Construction européenne et retour de la question sociale
Une telle histoire ne doit pas être oubliée. Aujourd’hui, la crise économique a au sein de l’Union européenne, pour ne parler que d’elle, des effets sociaux dramatiques: cent millions de personnes y vivent dans la pauvreté – dont 48 % dans l’Europe des Quinze – et le nombre de travailleurs pauvres ne cesse d’y augmenter, puisqu’ils sont plus de 10 % en Espagne et en Italie. Et ce, à l’heure où les instances européennes (Commission, Conseil, Parlement) continuent d’imposer, comme elles le font depuis trente ans, la flexibilité dans l’organisation du travail. La flexibilité entraîne une dégradation des statuts des travailleurs de la fonction publique comme des salariés du privé, allant de pair avec une réduction de leur rémunération.

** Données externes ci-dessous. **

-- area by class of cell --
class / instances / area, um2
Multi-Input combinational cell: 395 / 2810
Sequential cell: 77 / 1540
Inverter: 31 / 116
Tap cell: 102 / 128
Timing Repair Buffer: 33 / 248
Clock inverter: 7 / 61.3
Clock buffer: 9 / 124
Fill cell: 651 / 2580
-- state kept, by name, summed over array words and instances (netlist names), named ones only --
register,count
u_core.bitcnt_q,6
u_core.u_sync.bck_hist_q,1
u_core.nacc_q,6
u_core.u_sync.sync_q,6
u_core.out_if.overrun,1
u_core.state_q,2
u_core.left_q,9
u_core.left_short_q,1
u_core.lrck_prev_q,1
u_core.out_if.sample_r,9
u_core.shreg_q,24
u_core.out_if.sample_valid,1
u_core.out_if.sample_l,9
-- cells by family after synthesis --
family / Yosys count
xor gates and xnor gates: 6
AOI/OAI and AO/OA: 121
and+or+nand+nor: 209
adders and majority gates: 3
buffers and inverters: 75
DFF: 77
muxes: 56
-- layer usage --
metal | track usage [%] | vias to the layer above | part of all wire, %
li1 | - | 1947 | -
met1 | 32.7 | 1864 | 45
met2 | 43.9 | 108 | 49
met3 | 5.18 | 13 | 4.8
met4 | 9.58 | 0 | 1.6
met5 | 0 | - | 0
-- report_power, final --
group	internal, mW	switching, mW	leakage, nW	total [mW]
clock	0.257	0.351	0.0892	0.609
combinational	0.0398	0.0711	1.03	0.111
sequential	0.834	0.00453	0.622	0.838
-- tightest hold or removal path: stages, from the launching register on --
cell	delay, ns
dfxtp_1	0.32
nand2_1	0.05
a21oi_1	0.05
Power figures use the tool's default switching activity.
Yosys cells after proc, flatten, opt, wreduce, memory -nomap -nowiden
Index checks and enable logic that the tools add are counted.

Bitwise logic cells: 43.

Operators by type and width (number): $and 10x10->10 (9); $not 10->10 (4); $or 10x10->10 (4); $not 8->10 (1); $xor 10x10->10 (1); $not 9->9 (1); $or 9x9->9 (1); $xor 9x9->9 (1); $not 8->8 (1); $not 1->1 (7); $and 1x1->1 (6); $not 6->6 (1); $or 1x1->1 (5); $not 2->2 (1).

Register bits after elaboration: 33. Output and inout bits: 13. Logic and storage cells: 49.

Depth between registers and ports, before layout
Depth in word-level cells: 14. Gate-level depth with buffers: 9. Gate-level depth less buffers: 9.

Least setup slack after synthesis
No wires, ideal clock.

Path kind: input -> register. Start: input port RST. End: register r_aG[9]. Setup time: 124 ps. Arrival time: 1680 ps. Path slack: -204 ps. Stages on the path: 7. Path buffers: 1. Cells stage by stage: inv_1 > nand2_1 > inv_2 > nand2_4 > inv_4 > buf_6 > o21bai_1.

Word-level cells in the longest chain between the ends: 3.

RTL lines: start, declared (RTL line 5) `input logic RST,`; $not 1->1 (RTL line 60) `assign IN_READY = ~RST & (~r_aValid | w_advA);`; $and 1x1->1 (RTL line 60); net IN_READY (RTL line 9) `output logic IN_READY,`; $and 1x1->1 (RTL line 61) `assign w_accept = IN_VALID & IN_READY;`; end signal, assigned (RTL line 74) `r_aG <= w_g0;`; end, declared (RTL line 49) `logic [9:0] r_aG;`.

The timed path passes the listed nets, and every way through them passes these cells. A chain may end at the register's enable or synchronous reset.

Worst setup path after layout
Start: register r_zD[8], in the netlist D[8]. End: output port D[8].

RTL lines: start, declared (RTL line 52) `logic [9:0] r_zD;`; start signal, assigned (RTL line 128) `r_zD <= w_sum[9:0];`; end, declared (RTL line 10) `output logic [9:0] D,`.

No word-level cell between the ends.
===== config.mk =====
export PLATFORM = sky130hd
export DESIGN_NAME = dump_reader
export DESIGN_NICKNAME = d
export VERILOG_FILES = /design/src/rtl/dump_reader.sv
export SDC_FILE = /design/constraint.sdc
export NUM_CORES = 1
export LEC_CHECK = 0
export BUFFER_PORTS_ARGS = -buffer_cell sky130_fd_sc_hd__buf_4
export CAP_MARGIN = 20
export CORE_MARGIN = 2
export CORE_UTILIZATION = 40
export CTS_BUF_LIST = sky130_fd_sc_hd__clkbuf_4 sky130_fd_sc_hd__clkbuf_8
export DETAILED_ROUTE_END_ITERATION = 10
export GPL_TIMING_DRIVEN = 0
export PLACE_DENSITY_LB_ADDON = 0.1
export SYNTH_ARGS = -nofsm -noshare
export SYNTH_HDL_FRONTEND = slang
export SYNTH_SLANG_ARGS = --single-unit

===== constraint.sdc =====
create_clock -name clk -period 3.2 [get_ports clk]
set_input_delay 0.16 -clock clk [delete_from_list [all_inputs] [get_ports clk]]
set_output_delay 0.16 -clock clk [all_outputs]
set_load 0.1 [all_outputs]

Le droit du travail est également remis en cause depuis qu’en 2005 la Commission européenne a jugé nécessaire de le « moderniser ». Depuis, à travers des mesures nationales (comme les diverses réformes qui, en France, ont déstabilisé le Code du travail) ou par le biais de l’Union européenne, le droit du travail et le droit syndical ont subi de violentes attaques de systèmes politiques qui se réclament pourtant de la démocratie. De plus, la majorité des décideurs politiques de l’Union européenne et de ses Etats-membres laissent le patronat mener à bien cette régression sociale. Il en résulte dans toute l’Europe une dégradation des droits du travailleur: affaiblissement du contrat de travail à durée indéterminée, présenté comme obsolète ; disparition programmée du statut de fonctionnaire ; affaiblissement des protections contre le licenciement ; réduction des retraites, etc. La gestion libérale de l’emploi provoque des dégâts sociaux, comme on le voit aujourd’hui de façon dramatique avec la vague de suicides, survenue chez France Télécom, de salariés soumis à des conditions de travail dignes de temps que l’on croyait révolus. On assiste enfin au même moment à un désengagement de l’Etat dans le domaine de la protection sociale : tout le chemin parcouru depuis le début du XXe siècle jusqu’aux années 70 semble être fait en sens inverse.
Sauf à laisser de tels terrains à l’initiative privée (patronat, compagnies d’assurances), les mouvements d’économie sociale ne doivent-ils pas s’y investir encore davantage ? A eux d’apporter des réponses à ces défis : tout ce qu’ils ont fait depuis des décennies leur donne le droit de le faire. On ne saurait donc trop conseiller la lecture de ce bel ouvrage qui renvoie à l’actualité la plus immédiate.